Experiment 3 tested this prediction (see Figure 3A for design). There were three groups. The gradual and standard extinction groups differed from the previous experiments only in that the initial three days of the extinction stage was followed by six daily sessions of CS alone presentations (as opposed to the two and one days of CS alone presentations used in Experiments 1 and 2). The six additional days of extinction were included to ensure that conditioned freezing was more fully extinguished than in the previous experiments. The third group (Scrambled) continued to receive CS-shock pairings across the initial three days of the extinction stage. The number of pairings and intensities of the shocks were identical to those received by the gradual group but the order in which the intensity of the shock changed was scrambled rather than progressively reducing as in the gradual group. Specifically, trials on which the CS was paired with the 0.4, 0.2, or 0.1 mA shock were delivered in a pseudo-random order within each session, (e.g. a 0.4 mA pairing followed by a 0.1 mA and then a 0.2 mA, etc.).
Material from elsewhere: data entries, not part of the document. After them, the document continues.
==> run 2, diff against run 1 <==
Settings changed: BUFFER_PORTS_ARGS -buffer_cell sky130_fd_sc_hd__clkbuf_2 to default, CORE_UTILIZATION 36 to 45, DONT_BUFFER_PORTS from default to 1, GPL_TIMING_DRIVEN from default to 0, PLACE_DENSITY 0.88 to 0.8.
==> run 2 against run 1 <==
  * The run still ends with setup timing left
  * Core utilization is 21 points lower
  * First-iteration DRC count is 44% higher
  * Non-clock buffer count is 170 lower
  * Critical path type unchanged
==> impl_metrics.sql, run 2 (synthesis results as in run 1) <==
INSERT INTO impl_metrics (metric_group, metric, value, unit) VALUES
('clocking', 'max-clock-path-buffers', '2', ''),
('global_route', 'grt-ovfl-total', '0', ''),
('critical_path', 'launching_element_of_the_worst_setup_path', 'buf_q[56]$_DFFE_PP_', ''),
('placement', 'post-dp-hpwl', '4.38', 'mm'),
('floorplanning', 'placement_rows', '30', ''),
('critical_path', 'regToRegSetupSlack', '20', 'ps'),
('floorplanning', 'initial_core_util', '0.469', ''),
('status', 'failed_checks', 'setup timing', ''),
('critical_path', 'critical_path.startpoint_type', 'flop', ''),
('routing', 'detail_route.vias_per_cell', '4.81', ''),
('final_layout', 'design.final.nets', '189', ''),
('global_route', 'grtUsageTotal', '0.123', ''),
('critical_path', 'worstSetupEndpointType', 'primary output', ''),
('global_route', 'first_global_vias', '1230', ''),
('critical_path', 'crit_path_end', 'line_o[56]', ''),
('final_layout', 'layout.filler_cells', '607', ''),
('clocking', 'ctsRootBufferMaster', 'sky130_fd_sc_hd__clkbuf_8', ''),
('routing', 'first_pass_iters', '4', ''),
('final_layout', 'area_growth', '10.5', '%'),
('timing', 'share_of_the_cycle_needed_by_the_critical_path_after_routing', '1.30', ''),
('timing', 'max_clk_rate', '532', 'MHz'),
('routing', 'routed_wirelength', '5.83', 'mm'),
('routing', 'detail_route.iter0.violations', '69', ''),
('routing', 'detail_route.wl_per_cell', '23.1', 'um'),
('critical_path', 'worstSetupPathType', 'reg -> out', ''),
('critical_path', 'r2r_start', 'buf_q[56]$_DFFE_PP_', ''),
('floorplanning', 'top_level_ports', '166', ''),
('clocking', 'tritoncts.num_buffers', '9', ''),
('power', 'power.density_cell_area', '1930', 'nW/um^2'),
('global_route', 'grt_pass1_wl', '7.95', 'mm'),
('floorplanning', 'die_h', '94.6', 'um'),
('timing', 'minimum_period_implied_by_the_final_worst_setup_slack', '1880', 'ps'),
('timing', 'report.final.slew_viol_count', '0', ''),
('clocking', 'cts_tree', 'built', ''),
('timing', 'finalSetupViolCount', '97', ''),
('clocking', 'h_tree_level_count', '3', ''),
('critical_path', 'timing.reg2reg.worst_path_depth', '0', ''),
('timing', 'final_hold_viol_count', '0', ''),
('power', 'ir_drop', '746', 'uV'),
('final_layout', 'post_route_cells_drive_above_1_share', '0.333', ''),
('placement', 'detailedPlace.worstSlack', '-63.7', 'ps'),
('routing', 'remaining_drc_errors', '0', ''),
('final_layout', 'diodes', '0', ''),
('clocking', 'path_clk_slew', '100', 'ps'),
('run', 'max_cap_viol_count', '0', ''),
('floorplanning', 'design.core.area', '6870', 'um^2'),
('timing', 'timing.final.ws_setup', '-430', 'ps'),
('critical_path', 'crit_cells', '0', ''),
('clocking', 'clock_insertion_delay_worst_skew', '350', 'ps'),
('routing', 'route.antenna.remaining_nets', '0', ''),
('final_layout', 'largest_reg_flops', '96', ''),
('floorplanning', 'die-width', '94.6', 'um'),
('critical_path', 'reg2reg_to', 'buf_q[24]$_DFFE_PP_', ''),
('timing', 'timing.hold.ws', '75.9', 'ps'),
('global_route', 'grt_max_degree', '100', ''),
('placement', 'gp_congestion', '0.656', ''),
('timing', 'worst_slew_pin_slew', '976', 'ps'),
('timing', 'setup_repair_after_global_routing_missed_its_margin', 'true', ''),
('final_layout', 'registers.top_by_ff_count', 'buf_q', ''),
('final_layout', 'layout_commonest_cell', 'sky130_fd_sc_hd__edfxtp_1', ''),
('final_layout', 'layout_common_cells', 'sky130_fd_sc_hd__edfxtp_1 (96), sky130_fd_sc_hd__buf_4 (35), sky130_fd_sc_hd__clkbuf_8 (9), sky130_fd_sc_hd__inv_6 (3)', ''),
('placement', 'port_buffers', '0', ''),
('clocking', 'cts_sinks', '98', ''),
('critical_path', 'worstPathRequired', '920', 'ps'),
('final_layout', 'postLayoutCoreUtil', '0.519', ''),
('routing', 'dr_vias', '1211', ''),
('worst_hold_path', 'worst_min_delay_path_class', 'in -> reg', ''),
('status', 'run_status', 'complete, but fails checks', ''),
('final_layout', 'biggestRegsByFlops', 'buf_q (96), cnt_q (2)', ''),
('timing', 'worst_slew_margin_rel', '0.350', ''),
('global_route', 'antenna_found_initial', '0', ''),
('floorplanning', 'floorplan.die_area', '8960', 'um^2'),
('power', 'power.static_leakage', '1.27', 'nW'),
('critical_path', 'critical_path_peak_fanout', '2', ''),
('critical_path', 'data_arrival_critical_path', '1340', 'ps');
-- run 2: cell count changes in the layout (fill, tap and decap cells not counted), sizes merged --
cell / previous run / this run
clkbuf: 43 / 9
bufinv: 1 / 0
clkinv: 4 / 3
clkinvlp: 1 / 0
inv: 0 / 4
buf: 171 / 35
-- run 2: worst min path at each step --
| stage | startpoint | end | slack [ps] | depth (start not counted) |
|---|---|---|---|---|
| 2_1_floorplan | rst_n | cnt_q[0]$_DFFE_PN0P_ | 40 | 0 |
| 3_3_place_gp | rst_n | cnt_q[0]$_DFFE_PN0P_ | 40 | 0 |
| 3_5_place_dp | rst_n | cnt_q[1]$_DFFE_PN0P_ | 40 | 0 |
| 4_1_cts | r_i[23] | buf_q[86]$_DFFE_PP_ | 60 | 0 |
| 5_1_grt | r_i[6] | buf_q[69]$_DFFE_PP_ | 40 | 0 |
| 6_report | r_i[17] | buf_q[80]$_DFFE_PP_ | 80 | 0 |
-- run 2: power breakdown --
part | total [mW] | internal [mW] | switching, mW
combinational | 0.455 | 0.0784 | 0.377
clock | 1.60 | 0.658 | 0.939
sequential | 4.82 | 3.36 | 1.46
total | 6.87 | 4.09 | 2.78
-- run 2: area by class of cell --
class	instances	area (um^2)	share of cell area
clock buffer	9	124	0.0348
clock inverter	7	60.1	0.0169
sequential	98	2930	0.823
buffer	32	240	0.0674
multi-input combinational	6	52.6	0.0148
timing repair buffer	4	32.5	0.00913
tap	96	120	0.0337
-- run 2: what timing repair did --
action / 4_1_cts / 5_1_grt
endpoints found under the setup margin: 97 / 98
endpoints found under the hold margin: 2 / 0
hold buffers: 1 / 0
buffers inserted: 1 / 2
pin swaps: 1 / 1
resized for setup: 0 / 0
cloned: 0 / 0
This scrambled group then received six sessions of CS alone presentations as described for the other two groups. Two weeks later, all groups were tested for spontaneous recovery of freezing to the CS, and this was followed by a final test for reinstatement of freezing following shock re-exposure.

Figure 3D shows mean freezing (±SEM) across the final session of extinction (left), the spontaneous recovery test (middle), and the reinstatement test (right). In the final session of extinction and spontaneous recovery test, the level of freezing did not differ between the three groups (Fs<2). Once again, the overall level of spontaneous recovery was very low which may have masked differences between the groups; the daily CS alone presentations across the additional six days may have over-extinguished the CS. By contrast, in the reinstatement test, the level of freezing to the CS was significantly lower in Group Gradual compared to Groups Extinction and Scrambled (F1,19=9.598,p=0.006,d=1.326,95%CI[0.460,2.378]). Freezing did not significantly differ in the latter two groups (Fs<2). Thus, despite the lack of difference in the spontaneous recovery test, Group Gradual exhibited less reinstatement than Groups Extinction and Scrambled, replicating the result of Experiment 2 and, importantly, showing that exposure to the lower-intensity shocks in a pseudo-random or scrambled order is not sufficient to decrease fear restoration. Rather, the series of small prediction errors, created by progressively reducing shock intensities, is critical.
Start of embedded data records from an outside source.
==> src/sd_block_reader.sv <==
// SD block reader top level: Avalon slave and master, 1-bit SD card pins
// clock gen, command engine, data reader, bus master and controller
module sd_block_reader (
	input  logic              clk,
	input  logic              rst_n,
	input  sd_pkg::reg_addr_t avs_address,
	input  logic              avs_read,
	output sd_pkg::word_t     avs_readdata,
	input  logic              avs_write,
	input  sd_pkg::word_t     avs_writedata,
	output logic              avs_waitrequest,
	output sd_pkg::word_t     avm_address,
	output logic              avm_write,
	output sd_pkg::word_t     avm_writedata,
	input  logic              avm_waitrequest,
	output logic              sd_clk,
	output logic              sd_cmd_out,
	output logic              sd_cmd_oe,
	input  logic              sd_cmd_in,
	input  logic              sd_dat0_in
);
	import sd_pkg::*;

	logic       sd_tick, cmd_clk_req, data_clk_req, data_hold;
	logic       cmd_start, cmd_done, cmd_timeout;
	cmd_frame_t cmd_frame;
	reply_t     reply;
	logic       read_start, block_done, block_ok;
	word_t      word, mem_base;
	part_idx_t  part_idx;
	logic       word_valid, word_taken;

	sd_clock_gen u_clock_gen (
		.clk, .rst_n, .cmd_clk_req, .data_clk_req, .data_hold, .sd_clk, .sd_tick
	);

	sd_cmd_engine u_cmd_engine (
		.clk, .rst_n, .sd_tick, .cmd_start, .cmd_frame, .cmd_done, .cmd_timeout,
		.reply, .cmd_clk_req, .sd_cmd_out, .sd_cmd_oe, .sd_cmd_in
	);

	sd_data_reader u_data_reader (
		.clk, .rst_n, .sd_tick, .read_start, .sd_dat0_in, .word, .part_idx,
		.word_valid, .word_taken, .data_hold, .data_clk_req, .block_done, .block_ok
	);

	sd_bus_master u_bus_master (
		.clk, .rst_n, .word_valid, .word, .part_idx, .mem_base, .word_taken,
		.avm_address, .avm_write, .avm_writedata, .avm_waitrequest
	);

	sd_read_ctrl u_read_ctrl (
		.clk, .rst_n, .avs_address, .avs_read, .avs_write, .avs_writedata,
		.avs_readdata, .avs_waitrequest, .mem_base, .cmd_start, .cmd_frame,
		.cmd_done, .cmd_timeout, .reply, .read_start, .block_done, .block_ok
	);

endmodule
Experiment 4: The effectiveness of gradual extinction is not due to shock devaluation

The previous experiments leave open the possibility that the gradual extinction effect is due to the devaluation of the US representation rather than any change in prediction error. That is, after conditioning, the subject presumably holds a representation of the CS and the shock US. Receiving the series of lower-intensity shocks following conditioning degrades the subject’s shock representation, such that the shock comes to be represented as very weak. Thus, recall of the CS-shock association in tests for spontaneous recovery (Experiment 1) or reinstatement (Experiments 2 and 3) elicits little fear. This explanation differs from that of the Cochran and Cisler, 2019 model in that degradation of the shock representation is not bound to the size of any prediction error. Rather, it implies that shifting immediately to a very low-intensity shock (0.1 mA) after conditioning with a high-intensity shock (0.8 mA) would be sufficient to protect against spontaneous recovery and/or reinstatement. By contrast, the Cochran-Cisler model predicts that shifting immediately to a very low-intensity shock (0.1 mA) would still produce a large prediction error, resulting in state-splitting and, thereby, susceptibility to fear restoration. Simulations in relation to this prediction are shown in Figure 3F and G.

Experiment 4 tested this prediction (see Figure 3E for design). There were four groups. The gradual and standard extinction groups differed from those in the previous experiments only in that the initial three days of the extinction stage was followed by three daily sessions of CS alone presentations. Three days were chosen as an intermediary between one and six, as we assumed that those amounts of extinction under-extinguished or over-extinguished the CS, respectively. The treatment of the remaining two groups differed from that of Groups Gradual and Extinction only in the initial three days of the extinction stage. One group (0.1 × 3) received pairings of the CS and the lowest intensity shock, 0.1 mA, on each of these days, matching the total amount of shocks administered to Group Gradual. The final group (0.1 × 1) received pairings of the CS and a 0.1 mA shock for only the first of these days, and CS alone presentations for the remaining two days. This group was included to test whether a single session of low-intensity shocks was sufficient to protect against fear restoration. After the final three days of the extinction stage, across which all groups received CS alone presentations, all groups were tested for spontaneous recovery of freezing to the CS. The interval to the spontaneous recovery test was increased to three weeks (from two weeks in the previous experiments) in an attempt to increase recovery of the extinguished CS. The following day, all groups received a shock-alone presentation and a test for reinstatement of extinguished freezing.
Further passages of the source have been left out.